You mean the same way Oculus is using Xiaomi to build GO and break into the China markets? Lol



HTC just can't catch a break, huh? They thought running to China would save them from the Facebook-Oculus monster. Oh well.

Revive = Copy Oculus Home Experience.
VivePort = Copy Oculus Home Experience.

HTC should just change the Vives name to the, Voculus Vift.

I've always been of the opinion that Oculus, via its store front was seen as a big threat to Valve's software monopoly and that was the driving force for them to deliver VR via an alternative piece of hardware. Valve could have just settled for allowing the Rift to be used with Steam games but without alternative hardware, there was always going to be the risk that the VR market would migrate wholesale to Oculus. VR was being touted as the future so the threat must have been taken very seriously. It still is the future but it's a longer path than some were predicting and I think Valve see the risk as being smaller than they originally thought.
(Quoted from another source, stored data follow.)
## src/rtl/surf_dout_frame_arbiter.sv

```systemverilog
// Round-robin, frame-granular merge of NSURF AXI4-Stream channels into one registered output.
// Define FRAME_TIMEOUT_EN to add the stalled-frame watchdog (abort beat, drain, sticky errors).
module surf_dout_frame_arbiter #(
    parameter int NSURF          = 7,
    parameter int DATA_WIDTH     = 8,
    parameter int CNT_WIDTH      = 16,
    parameter int TIMEOUT_CYCLES = 1024,
    localparam int UW = (NSURF > 1) ? $clog2(NSURF) : 1
) (
    input  logic                        sysclk_i,
    input  logic                        rst_i,
    input  logic [NSURF-1:0]            enable_mask_i,
    input  logic [NSURF*DATA_WIDTH-1:0] s_tdata,
    input  logic [NSURF-1:0]            s_tvalid,
    input  logic [NSURF-1:0]            s_tlast,
    output logic [NSURF-1:0]            s_tready,
    output logic [DATA_WIDTH-1:0]       m_tdata,
    output logic                        m_tvalid,
    output logic                        m_tlast,
    output logic [UW-1:0]               m_tuser,
    input  logic                        m_tready,
    output logic                        active_o,
    output logic [CNT_WIDTH-1:0]        frames_o,
    output logic                        timeout_o,
    output logic [NSURF-1:0]            err_o,
    input  logic                        err_clr_i
);

    if (NSURF < 1 || NSURF > 16 || TIMEOUT_CYCLES < 2) begin : g_param_check
        $error("surf_dout_frame_arbiter: unsupported parameter value");
    end

    typedef enum logic [1:0] {StIdle, StStream, StAbort} state_e;

    state_e                state_q, state_d;
    logic [UW-1:0]         grant_q, grant_d;
    logic [UW-1:0]         last_grant_q, last_grant_d;
    logic [DATA_WIDTH-1:0] m_tdata_q, m_tdata_d;
    logic                  m_tvalid_q, m_tvalid_d;
    logic                  m_tlast_q, m_tlast_d;
    logic [UW-1:0]         m_tuser_q, m_tuser_d;
    logic [CNT_WIDTH-1:0]  frames_q, frames_d;
    logic [NSURF-1:0]      eligible;
    logic                  load;
    logic                  found;
    int                    idx;

`ifdef FRAME_TIMEOUT_EN
    localparam int SW = $clog2(TIMEOUT_CYCLES + 1);
    logic [SW-1:0]    stall_q, stall_d;
    logic [NSURF-1:0] drain_q, drain_d;
    logic [NSURF-1:0] err_q, err_d;
    logic             timeout_q, timeout_d;
`else
    logic unused_err_clr;
    assign unused_err_clr = err_clr_i;
`endif

    always_comb begin
        load         = !m_tvalid_q || m_tready;
        state_d      = state_q;
        grant_d      = grant_q;
        last_grant_d = last_grant_q;
        m_tdata_d    = m_tdata_q;
        m_tvalid_d   = m_tvalid_q;
        m_tlast_d    = m_tlast_q;
        m_tuser_d    = m_tuser_q;
        frames_d     = frames_q;
        s_tready     = '0;
        found        = 1'b0;
        idx          = 0;
        eligible     = s_tvalid & enable_mask_i;
`ifdef FRAME_TIMEOUT_EN
        stall_d   = stall_q;
        drain_d   = drain_q;
        err_d     = err_clr_i ? '0 : err_q;
        timeout_d = 1'b0;
        eligible  = eligible & ~drain_q;
        // Draining channels are sunk unconditionally until their frame ends.
        for (int i = 0; i < NSURF; i++) begin
            if (drain_q[i]) begin
                s_tready[i] = 1'b1;
                if (s_tvalid[i] && s_tlast[i]) drain_d[i] = 1'b0;
            end
        end
`endif
        if (m_tvalid_q && m_tready && m_tlast_q) frames_d = frames_q + CNT_WIDTH'(1);
        if (load) begin
            m_tvalid_d = 1'b0;
            m_tlast_d  = 1'b0;
        end

        unique case (state_q)
            StIdle: begin
                for (int k = 1; k <= NSURF; k++) begin
                    idx = (int'(last_grant_q) + k) % NSURF;
                    if (!found && eligible[idx]) begin
                        found   = 1'b1;
                        grant_d = UW'(idx);
                    end
                end
                if (found) begin
                    state_d = StStream;
`ifdef FRAME_TIMEOUT_EN
                    stall_d = '0;
`endif
                end
            end
            StStream: begin
                s_tready[grant_q] = load;
                if (load && s_tvalid[grant_q]) begin
                    m_tdata_d  = s_tdata[grant_q*DATA_WIDTH +: DATA_WIDTH];
                    m_tvalid_d = 1'b1;
                    m_tlast_d  = s_tlast[grant_q];
                    m_tuser_d  = grant_q;
                    if (s_tlast[grant_q]) begin
                        last_grant_d = grant_q;
                        state_d      = StIdle;
                    end
                end
`ifdef FRAME_TIMEOUT_EN
                // Only source-side stalls count; downstream backpressure never aborts.
                if (load && s_tvalid[grant_q]) begin
                    stall_d = '0;
                end else if (!s_tvalid[grant_q]) begin
                    if (stall_q == SW'(TIMEOUT_CYCLES - 1)) begin
                        stall_d = '0;
                        state_d = StAbort;
                    end else begin
                        stall_d = stall_q + SW'(1);
                    end
                end
`endif
            end
`ifdef FRAME_TIMEOUT_EN
            StAbort: begin
                if (load) begin
                    m_tdata_d        = '0;
                    m_tvalid_d       = 1'b1;
                    m_tlast_d        = 1'b1;
                    m_tuser_d        = grant_q;
                    timeout_d        = 1'b1;
                    err_d[grant_q]   = 1'b1;
                    drain_d[grant_q] = 1'b1;
                    last_grant_d     = grant_q;
                    state_d          = StIdle;
                end
            end
`endif
            default: state_d = StIdle;
        endcase
    end

    always_ff @(posedge sysclk_i or posedge rst_i) begin
        if (rst_i) begin
            state_q      <= StIdle;
            grant_q      <= '0;
            last_grant_q <= UW'(NSURF - 1);
            m_tdata_q    <= '0;
            m_tvalid_q   <= 1'b0;
            m_tlast_q    <= 1'b0;
            m_tuser_q    <= '0;
            frames_q     <= '0;
`ifdef FRAME_TIMEOUT_EN
            stall_q      <= '0;
            drain_q      <= '0;
            err_q        <= '0;
            timeout_q    <= 1'b0;
`endif
        end else begin
            state_q      <= state_d;
            grant_q      <= grant_d;
            last_grant_q <= last_grant_d;
            m_tdata_q    <= m_tdata_d;
            m_tvalid_q   <= m_tvalid_d;
            m_tlast_q    <= m_tlast_d;
            m_tuser_q    <= m_tuser_d;
            frames_q     <= frames_d;
`ifdef FRAME_TIMEOUT_EN
            stall_q      <= stall_d;
            drain_q      <= drain_d;
            err_q        <= err_d;
            timeout_q    <= timeout_d;
`endif
        end
    end

    assign m_tdata  = m_tdata_q;
    assign m_tvalid = m_tvalid_q;
    assign m_tlast  = m_tlast_q;
    assign m_tuser  = m_tuser_q;
    assign active_o = (state_q != StIdle);
    assign frames_o = frames_q;
`ifdef FRAME_TIMEOUT_EN
    assign timeout_o = timeout_q;
    assign err_o     = err_q;
`else
    assign timeout_o = 1'b0;
    assign err_o     = '0;
`endif

endmodule
```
I'm not sure Valve were ever really interested in supporting VR via games software themselves. It was enough for them to make sure that alternative hardware existed and ensure that that hardware and the Rift could be used with Steam games. That way, software devs would continue to sell their VR games via Steam and Oculus would be restricted as much as possible into being a hardware vendor rather than hardware/software vendor.


The question is, is the current speed of VR take-up slow enough for Valve to remain complacent. And at what point Rift adoption combined with VR gaming take-up becomes a problem for them.
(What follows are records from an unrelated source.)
$ cat config.mk
export PLATFORM = sky130hd
export DESIGN_NAME = sa_fifo_ctrl_80x36
export DESIGN_NICKNAME = d
export VERILOG_FILES = /design/src/rtl/sa_fifo_pkg.sv /design/src/rtl/sa_ram_rwsthp_80x36.sv /design/src/rtl/sa_fifo_ctrl_80x36.sv
export SDC_FILE = /design/constraint.sdc
export NUM_CORES = 2
export LEC_CHECK = 0
export BUFFER_PORTS_ARGS = -buffer_cell sky130_fd_sc_hd__buf_2
export CORE_MARGIN = 2
export CORE_UTILIZATION = 50
export DETAILED_ROUTE_END_ITERATION = 8
export GPL_TIMING_DRIVEN = 0
export PLACE_DENSITY = 0.68
export SLEW_MARGIN = 20
export SYNTH_ARGS = -nofsm -noshare
export SYNTH_HDL_FRONTEND = slang
export SYNTH_SLANG_ARGS = --single-unit
$ cat constraint.sdc
create_clock -name clk -period 3.8 [get_ports clk]
set_clock_uncertainty 0.1 [all_clocks]
set_input_delay 0.19 -clock clk [delete_from_list [all_inputs] [get_ports clk]]
set_output_delay 0.19 -clock clk [all_outputs]
set_load 0.01 [all_outputs]
$ cat src/rtl/sa_fifo_pkg.sv
// Shared constants and helpers for the 80x36 systolic-array FIFO controller.
package sa_fifo_pkg;

    localparam int SA_FIFO_DEPTH = 80;
    localparam int SA_FIFO_WIDTH = 36;
    localparam int SA_FIFO_PTR_W = 7;
    localparam int SA_FIFO_CNT_W = 7;

    // Advance a RAM pointer, wrapping at the non-power-of-two depth.
    function automatic logic [SA_FIFO_PTR_W-1:0] ptr_inc(input logic [SA_FIFO_PTR_W-1:0] p);
        return (p == SA_FIFO_PTR_W'(SA_FIFO_DEPTH - 1)) ? '0 : p + 1'b1;
    endfunction

endpackage

$ cat src/rtl/sa_ram_rwsthp_80x36.sv
// Behavioural view of the 80x36 two-port RAM macro: registered read address,
// registered output with a bypass mux in front of the output register.
module sa_ram_rwsthp_80x36
    import sa_fifo_pkg::*;
(
    input  logic                     clk,
    input  logic [SA_FIFO_PTR_W-1:0] ra,
    input  logic                     re,
    input  logic                     ore,
    output logic [SA_FIFO_WIDTH-1:0] dout,
    input  logic [SA_FIFO_PTR_W-1:0] wa,
    input  logic                     we,
    input  logic [SA_FIFO_WIDTH-1:0] di,
    input  logic                     byp_sel,
    input  logic [SA_FIFO_WIDTH-1:0] dbyp,
    input  logic [31:0]              pwrbus_ram_pd
);

    logic [SA_FIFO_WIDTH-1:0] r_mem [0:SA_FIFO_DEPTH-1];
    logic [SA_FIFO_PTR_W-1:0] r_ra_d;
    logic [SA_FIFO_WIDTH-1:0] r_dout;
    logic                     w_unused_pd;

    // Power-bus control only matters to the physical macro.
    assign w_unused_pd = ^pwrbus_ram_pd;

    // Write port.
    // NOTE: the storage array has no reset; its contents are meaningless until written and resetting it would prevent RAM inference.
    always_ff @(posedge clk) begin
        if (we) begin
            r_mem[wa] <= di;
        end
    end

    // Read address register; holds while re is low.
    always_ff @(posedge clk) begin
        if (re) begin
            r_ra_d <= ra;
        end
    end

    // Output register, loaded from the array or the bypass input; holds while ore is low.
    always_ff @(posedge clk) begin
        if (ore) begin
            r_dout <= byp_sel ? dbyp : r_mem[r_ra_d];
        end
    end

    assign dout = r_dout;

endmodule

$ cat src/rtl/sa_fifo_ctrl_80x36.sv
// FIFO controller sequencing one 80x36 RAM macro behind valid/ready push and
// pop ports. Capacity is 81 words: 80 in the array plus the RAM output register.
module sa_fifo_ctrl_80x36
    import sa_fifo_pkg::*;
#(
    parameter int DEPTH = SA_FIFO_DEPTH,
    parameter int WIDTH = SA_FIFO_WIDTH
) (
    input  logic                     clk,
    input  logic                     rst,
    input  logic                     in_valid,
    output logic                     in_ready,
    input  logic [WIDTH-1:0]         in_data,
    output logic                     out_valid,
    input  logic                     out_ready,
    output logic [WIDTH-1:0]         out_data,
    output logic [SA_FIFO_CNT_W-1:0] count,
    input  logic [31:0]              pwrbus_ram_pd
);

    // Registered state.
    logic [SA_FIFO_PTR_W-1:0] r_wr_ptr;
    logic [SA_FIFO_PTR_W-1:0] r_rd_ptr;
    logic [SA_FIFO_CNT_W-1:0] r_used;      // written into RAM, not yet captured
    logic                     r_s1_valid;  // read address latched, data not yet captured
    logic                     r_out_valid; // output register holds the head

    // Per-cycle decisions.
    logic                     w_push;
    logic                     w_pop;
    logic                     w_byp;
    logic                     w_we;
    logic                     w_cap;
    logic                     w_iss;
    logic                     w_ore;
    logic                     w_byp_sel;
    logic [SA_FIFO_CNT_W-1:0] w_ram_pending;
    logic [SA_FIFO_PTR_W-1:0] w_wa;
    logic [SA_FIFO_PTR_W-1:0] w_ra;

    // in_ready comes from registers only, so a pop never frees a push slot in the same cycle.
    assign in_ready = (r_used != SA_FIFO_CNT_W'(DEPTH));
    assign w_push   = in_valid && in_ready;
    assign w_pop    = r_out_valid && out_ready;

    // Cut-through: nothing in the RAM and the output slot is free this cycle.
    assign w_byp     = w_push && (r_used == '0) && (!r_out_valid || w_pop);
    assign w_we      = w_push && !w_byp;
    assign w_cap     = r_s1_valid && (!r_out_valid || w_pop);
    // Entries written but not yet issued for read.
    assign w_ram_pending = r_used - {{(SA_FIFO_CNT_W-1){1'b0}}, r_s1_valid};
    assign w_iss     = (w_ram_pending != '0) && (!r_s1_valid || w_cap);
    assign w_ore     = w_byp || w_cap;
    assign w_byp_sel = w_byp;
    assign w_wa      = r_wr_ptr;
    assign w_ra      = r_rd_ptr;

    assign count     = r_used + {{(SA_FIFO_CNT_W-1){1'b0}}, r_out_valid};
    assign out_valid = r_out_valid;

    // Pointer, occupancy and pipeline-stage bookkeeping.
    // NOTE: all state here uses non-blocking assignments so every register sees pre-edge values of the others.
    always_ff @(posedge clk or posedge rst) begin
        if (rst) begin
            r_wr_ptr    <= '0;
            r_rd_ptr    <= '0;
            r_used      <= '0;
            r_s1_valid  <= 1'b0;
            r_out_valid <= 1'b0;
        end else begin
            if (w_we) begin
                r_wr_ptr <= ptr_inc(r_wr_ptr);
            end
            if (w_iss) begin
                r_rd_ptr <= ptr_inc(r_rd_ptr);
            end
            // An entry is released only when its data reaches the output register.
            case ({w_we, w_cap})
                2'b10:   r_used <= r_used + 1'b1;
                2'b01:   r_used <= r_used - 1'b1;
                default: r_used <= r_used;
            endcase
            r_s1_valid  <= w_iss || (r_s1_valid && !w_cap);
            r_out_valid <= w_byp || w_cap || (r_out_valid && !w_pop);
        end
    end

    sa_ram_rwsthp_80x36 u_ram (
        .clk           (clk),
        .ra            (w_ra),
        .re            (w_iss),
        .ore           (w_ore),
        .dout          (out_data),
        .wa            (w_wa),
        .we            (w_we),
        .di            (in_data),
        .byp_sel       (w_byp_sel),
        .dbyp          (in_data),
        .pwrbus_ram_pd (pwrbus_ram_pd)
    );

endmodule
; Word-level counts from Yosys, hierarchy flattened
; Memory sizes are Yosys's and may differ from the RTL's. A register that Yosys moved wholly into a read port is not among the register bits.
; Index checks and enable logic that the tools add are counted.
[totals]
wordCells = 48
input_bits = 72
memories = 1
register_bits = 66
ramBits = 2880
[memory_table]
columns = memory, depth, width, rd, rd_clocked_by_memory_dff, write_ports, line
row1 = u_ram.r_mem, 80, 36, 1, 1, 1, sa_ram_rwsthp_80x36.sv:19  ; logic [SA_FIFO_WIDTH-1:0] r_mem [0:SA_FIFO_DEPTH-1];
[classes]
n_mux = 7
n_eq_ne = 5
add_sub_neg = 6
n_reduce_logical = 22
[op_table]
columns = cell, count
row1 = $mux 36, 1
row2 = $add 7x1->7 const B, 3
row3 = $mux 7, 3
row4 = $eq 7x7->1 const B, 2
row5 = $pmux 7 s2, 1
row6 = $logic_and 1x1->1, 9
row7 = $add 7x1->7, 1
row8 = $logic_not 7->1, 1
row9 = $ne 7x7->1 const B, 1
row10 = $reduce_bool 7->1, 1
row11 = $sub 7x1->7, 1
row12 = $sub 7x1->7 const B, 1
row13 = $logic_not 1->1, 5
row14 = $logic_or 1x1->1, 5
row15 = $eq 2x1->1 const B, 1
row16 = $eq 2x2->1 const B, 1
row17 = $mux 1, 2
row18 = $reduce_bool 2->1, 1

; Longest topological paths before layout
[depth]
word_depth = 8
depth_mapped = 14
depth_no_buf = 12

; Cells and area by module
; From an unflattened synthesis, not the netlist that was laid out.
[unflattened]
cells_unflattened = 4813
hier_area_um2 = 112253.9
[modules_own_cells]
columns = module, instances, seq_area_each_um2, area_per_inst_um2, cells_per_inst
row1 = sa_ram_rwsthp_80x36, 1, 87914.3, 110702.4, 4654
row2 = sa_fifo_ctrl_80x36, 1, 575.6, 1551.5, 159

; Worst setup path after synthesis
; No wires, ideal clock.
[synth_path]
path_kind = reg-to-reg
startpoint = reg r_out_valid, in the netlist out_valid
endpoint = reg u_ram.r_dout[0], in the netlist u_ram.dout[0], enable pin
synth_period_minus_slack_ps = 3755
t_required_ps = 3221
arrival_ps = 3176
path_stages_with_launch = 3
setup_slack_ps = 45
path_cell_list = dfrtp_1 nor2b_1 o21ai_0
[synth_between]
elab_chain_len = 4
word_cells_on_any_way = 6
classes_between = 6 x reduce/logical
[synth_rtl]
columns = item, line
row1 = from (decl), sa_fifo_ctrl_80x36.sv:26  ; logic r_out_valid;
row2 = from (signal assigned), sa_fifo_ctrl_80x36.sv:84  ; r_out_valid <= w_byp || w_cap || (r_out_valid && !w_pop);
row3 = $logic_not 1->1 / $logic_and 1x1->1 (equally long branches), "sa_fifo_ctrl_80x36.sv:47, sa_fifo_ctrl_80x36.sv:49, sa_fifo_ctrl_80x36.sv:44"
row4 = $logic_or 1x1->1 *, "sa_fifo_ctrl_80x36.sv:47, sa_fifo_ctrl_80x36.sv:49"
row5 = "$logic_and 1x1->1, on equally long branches", "sa_fifo_ctrl_80x36.sv:47, sa_fifo_ctrl_80x36.sv:49"
row6 = $logic_or 1x1->1 *, sa_fifo_ctrl_80x36.sv:53  ; assign w_ore = w_byp || w_cap;
row7 = named net u_ram.ore, sa_ram_rwsthp_80x36.sv:9  ; input logic ore,
row8 = to (signal assigned), sa_ram_rwsthp_80x36.sv:45  ; r_dout <= byp_sel ? dbyp : r_mem[r_ra_d];
row9 = to (decl), sa_ram_rwsthp_80x36.sv:21  ; logic [SA_FIFO_WIDTH-1:0] r_dout;
; Mark *: on every way through the listed nets, which the timed path passes. The rest lies on a longest branch.
; A chain may end at the register's enable or synchronous reset.

==> flow_summary.json <==
{
  "final_common_cell": "edfxtp_1",
  "dp_cells": 8315,
  "ys_seq_area_frac": 0.785,
  "r2r_setup_slack_ns": -0.15,
  "finalHoldViolations": 0,
  "cts_max_level": 5,
  "dpl.hpwl_mm": 219,
  "cts-root-buf": "clkbuf_16",
  "hp-start": "out_ready",
  "grt.busiest_layer": "met2",
  "syn_avg_cell_area_um2": 22.3,
  "p_leak_uw": 0.0422,
  "wire_per_inst_um": 36.8,
  "vias_per_cell": 6.58,
  "violations": "DRC, setup timing",
  "tightest_slew_ns": 1.28,
  "dp_slack_ns": -1.35,
  "grtUsageMet2": 0.440,
  "route.detailed.drc": 3,
  "layout.area.seq_um2": 88500,
  "power_per_cell_area_nw_per_um2": 714,
  "clock_latency_ns": 0.97,
  "synth.distinct_cells": 58,
  "post-route-period-util": 1.04,
  "areaGrowthSynthToFinish_pct": 17.6,
  "antenna_found_initial": 13,
  "setup_tns_ns": -1.41,
  "initial_core_util": 0.503,
  "cts_buffers": 304,
  "fillers": 15400,
  "clkSinkCount": 2953,
  "rsz0062_at_grt": "no",
  "instances_no_fill": 8917,
  "num_io_pins": 117,
  "vias": 58700,
  "dieArea_um2": 229000,
  "drive_gt1_frac": 0.291,
  "grt_max_degree": 83,
  "wl_mm": 328,
  "grt-ovfl-total": 0,
  "hp-class": "input pin to flop",
  "synth_top_area_share": 0.778,
  "grtUsageTotal": 0.286,
  "maxSlewHeadroom": 0.141,
  "drt-pass1-iter-count": 9,
  "crit_arrival_ns": 4.47,
  "reg2reg_to": "u_ram.dout[15]",
  "cts_buffer_depth": 4,
  "whs_endpoint": "out_valid",
  "grtUsageMet3": 0.0818,
  "synthArstFlopShare": 0.00779,
  "startpoint_type": "flop",
  "port_buffers": 84,
  "die_x_um": 479,
  "multi_input_area_um2": 23900,
  "dieHeight_um": 479,
  "syn-instance-count": 5061,
  "setup_viol_count_final": 23,
  "max_freq_mhz": 253,
  "grt_pass1_wl_mm": 452,
  "whs_path_depth": 4,
  "ys.flop_type": "edfxtp_1",
  "critical_path_class": "flop to flop",
  "placementRows": 174,
  "r2r.worst_path.cells": 8,
  "yosys.area.top_type": "edfxtp_1",
  "finalMaxSlewViolations": 0,
  "fin_crit_ns": 3.95,
  "worstSetupEndpointType": "flop",
  "finalWeightedCongestion": 0.914,
  "fin_nets": 5787,
  "cp.required_ns": 4.32,
  "synth_area_um2": 113000,
  "setup_ws_ns": -0.152,
  "ys_warn_count": 0,
  "cts.clk_slew.worst_paths_ns": 0.06,
  "final_cell_mix": "2923 x edfxtp_1, 654 x mux4_2, 314 x clkbuf_16",
  "ys_top_cells_by_area": "edfxtp_1 78%, mux4_2 13%, mux2i_1 2.4%",
  "grt_use_met1": 0.373,
  "ys_ff_latch": 2953,
  "syn-num-nets": 5141,
  "drtIter0Drc": 9259,
  "vdd_drop_max_mv": 0.447,
  "cts_tree": "yes",
  "status": "complete, but fails checks",
  "synth_edf_count": 2923,
  "final_antenna_net_count": 0,
  "maxCapViolCount": 0,
  "core_um2": 224000,
  "cp_max_fo": 10,
  "first_global_vias": 57700
}
==> registers in the layout (all words and copies together) (netlist names), named ones only <==
name and count:
u_ram.dout 36, r_wr_ptr 7, r_s1_valid 1, u_ram.r_mem 2880
u_ram.r_ra_d 7, out_valid 1, r_used 7, r_rd_ptr 7
==> logic make-up after synthesis <==
family,count (synthesis),share of synthesized area
buffers and inverters,287,0.0123
flip-flops,2953,0.785
AND/OR/NAND/NOR,395,0.0164
AO/OA/AOI/OAI,462,0.0285
multiplexers,934,0.156
XOR/XNOR,22,0.00171
adder cells (fa/ha/maj),8,0.000887
==> area by class of cell <==
| cell class | count | share of cell area |
|---|---|---|
| Buffer | 275 | 0.0122 |
| Sequential cell | 2953 | 0.667 |
| Antenna cell | 6 | 0.000113 |
| Multi-Input combinational cell | 1821 | 0.180 |
| Clock inverter | 139 | 0.00904 |
| Inverter | 10 | 0.000283 |
| Clock buffer | 379 | 0.0611 |
| Timing Repair Buffer | 342 | 0.0417 |
| Tap cell | 2992 | 0.0282 |
==> synthesized netlist by cell type (all sizes together), types with 4 or more instances <==
cell and n:
a21boi 17, nand4 31, nor2 141, edfxtp 2923, nor3 23, o21ai 17, mux4 654, dfxtp 7
nand3 71, and3 9, ha 8, dfrtp 23, nand2b 7, mux2 15, xnor2 7, buf 152
and2 20, mux2i 265, a31oi 28, clkbuf 125, inv 8, nand3b 4, a21oi 58, a211oi 19
a22oi 259, nand2 68, o22ai 40, xor2 15, nor2b 12
==> worst max-delay path, stage by stage (launching register included) <==
cell     delay (ns)
dfxtp_1        0.30
buf_4          0.23
buf_4          0.30
buf_2          0.48
buf_2          0.46
buf_2          0.51
mux4_2         0.48
o22ai_1        0.55
nor3_4         0.18
==> worst max path at each step <==
stage	end	slack (ns)	cells after the start	start
finish	u_ram.dout[15]	-0.15	8	flop
global route	u_ram.dout[6]	0.004	8	flop
CTS	u_ram.dout[28]	-0.005	7	flop
detailed placement	u_ram.dout[34]	-1.35	8	flop
global placement	u_ram.dout[24]	-3.30	7	r_used[5]
floorplan	u_ram.dout[0]	0.05	2	out_valid
==> per-stage QoR <==
step            util  instance area (µm²)  hold WS (ns)  total power, µW
2_1_floorplan      -               113000        0.0919            53300
3_3_place_gp   0.521               117000         0.358            64700
3_5_place_dp   0.543               122000         0.364            65400
4_1_cts        0.590               132000        0.0432            94200
5_1_grt        0.591               133000        0.0734            96700
6_report       0.591               133000        0.0837            94700
==> layer usage <==
layer / share of wire / wire, µm / vias to the layer above
met4: 0.059 / 19300 / 6
met3: 0.12 / 39400 / 796
met5: 0.00026 / 86 / -
met2: 0.47 / 153000 / 4083
met1: 0.35 / 116000 / 31000
li1: - / - / 22800
==> repair_timing <==
item / CTS / global route
setup buffers: 29 / 10
hold buffers: 41 / 0
endpoints found under the hold margin: 2922 / 0
pin swaps: 25 / 10
resized for setup: 165 / 36
setup endpoints to repair: 373 / 149
==> report_power, final <==
group | switching, µW | internal, µW | leakage (µW)
sequential | 436 | 37100 | 0.0267
clock | 12000 | 16500 | 0.00454
combinational | 18300 | 10400 | 0.0110
No activity file was read; power rests on OpenSTA's default activity.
I'd say Rift adoption of 60% would be an issue for them but only in combination with VR games revenue achieving say 20%... no idea what it is right now but I'm guessing we're a few years away from that. If they're smart though, they shouldn't hang around for that to happen.

Anonymous
Not applicable
I really don't think Steam will have enough time to react with a software push just yet. Keep in mind that if they were going to take action that they might have already be talking about a release for the VR in terms of a new game. I could have miss something - but more or less I dont think they really care. As of now, we won't see anything from them until CV2 comes out as a way to keep Oculus customers buying games from the Steam store. Even if Oculus takes more of the software sells - it doesn't threaten Steam as much when they can offer a killer piece of software that will at least draw Oculus customers back.

It depends a lot on how they are taking the MS threat more than anything. MS is a whole OS and that store will be seen by even none-gamers. When you look at it that way - it's possible that Steam might just simply not care about the VR sells as a whole until more demand comes out where they can really push a harder control for it. As is, VR devs  are really desperate to get their hardware and software in as many markets as they can either it be mobile, pc, or consoles. So it somes ways Steam really doesn't have to work hard for much in terms of what they need to sell on their end to VR users.

Pimax, for example, is using Steam store simply because they wouldn't have the money nor weight to create their own private store and that means no software to really use their headset. MS used the stream store for right now simple because the software is already there until MS Store can grow their VR section. At some point, MS will drop Steam like a rock and just offer their store only instead (well I mean, not be as tightly integrated).

More or less - there will always be hardware that will continue to use Steam as their software bank and that means there will always be a threat to Oculus software bank. MS on the other hand, now that will push any company to try a bit harder:)

KingBlackpixel
Expert Protege
Can't we all just get along and grow together!  We are only humans with low life expectancy, and will deteriorate without experiencing the full potential of what this technology can be if we are chasing statistics and profit. I just wish they'd play nicely together and stop creating barriers. Share technology and solutions!